Die Städtische Galerie im Leeren Beutel kündet eine interessante Ausstellung mitsamt umfangreichen Rahmenprogramm an:
„SPUREN“
Ausstellung mit Werken von
Susanne Böhm († 2000),
Gisela Conrad (†2019),
Wolfgang Keuchl (†2005),
Helga Weichmann-Schaum (†2016)
Städtische Galerie Regensburg
25.09. bis 08.11.2026
Vernissage 24.09.2026, 19 Uhr
- 25.09.2026: Fachtagung zum Thema "Kunstnachlass"
- 02.10.2026, 18 Uhr: "Kunststulle": die Galerie KUNSTPARTNER stellt die (jetzt fertiggestellte) Gesamtedition von Susanne Böhms Werken vor (8 Hefte und eine Biografie); dazu gibt es Stullen, Wein, Bier und Gespräche
- 09.10.2026, 18 Uhr: Barbara Krohn liest aus der Biografie
Wie bleibt künstlerisches Schaffen im kollektiven Gedächtnis lebendig? Mit dem Tod einer Künstlerin oder eines Künstlers schließt sich das Œuvre, doch seine Erzählung fängt oft erst an. Das materielle Erbe – Gemälde, Plastiken, Aufzeichnungen – wechselt in die Hände von Familie, Galerien oder öffentlichen Sammlungen.
Wie diese Werke sortiert, gepflegt und ausgestellt werden, prägt entscheidend, welche Facetten eines Lebenswerks die Zeit überstehen. In der Städtischen Galerie im Leeren Beutel beleuchten eine Sonderausstellung und eine Fachtagung dieses Thema aus verschiedenen Perspektiven.

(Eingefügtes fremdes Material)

**config.mk**
```make
export PLATFORM = sky130hd
export DESIGN_NAME = if_fetch
export DESIGN_NICKNAME = d
export VERILOG_FILES = /design/src/rtl/if_fetch.sv
export SDC_FILE = /design/constraint.sdc
export NUM_CORES = 1
export LEC_CHECK = 0
export BUFFER_PORTS_ARGS = -buffer_cell sky130_fd_sc_hd__buf_4
export CORE_MARGIN = 1
export CORE_UTILIZATION = 31
export DETAILED_ROUTE_END_ITERATION = 10
export HOLD_SLACK_MARGIN = 0.05
export PLACE_DENSITY = 0.6
export SETUP_SLACK_MARGIN = 0.5
export SLEW_MARGIN = 30
export SYNTH_ARGS = -nofsm -noshare
export SYNTH_HDL_FRONTEND = slang
export SYNTH_SLANG_ARGS = --single-unit
```
**constraint.sdc**
```tcl
create_clock -name clk -period 4.46 [get_ports clk]
set_clock_uncertainty 0.05 [all_clocks]
set_input_delay 0.669 -clock clk [delete_from_list [all_inputs] [get_ports clk]]
set_output_delay 0.669 -clock clk [all_outputs]
set_load 0.005 [all_outputs]
```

Die Gruppenausstellung „SPUREN“ übersetzt diese theoretische Frage in eine unmittelbare, sinnliche Begegnung mit der Kunst. Im Zentrum stehen Arbeiten von Susanne Böhm (1946–2000), Gisela Conrad (1944–2019), Wolfgang Keuchl (1952–2005) und Helga Weichmann-Schaum (1932–2016).
Alle vier haben die Kunstszene in und um Regensburg nachhaltig geprägt. Dass ihre Nachlässe heute an unterschiedlichen Orten – in privater wie öffentlicher Verantwortung – liegen, zeigt exemplarisch die Bandbreite des Bewahrens.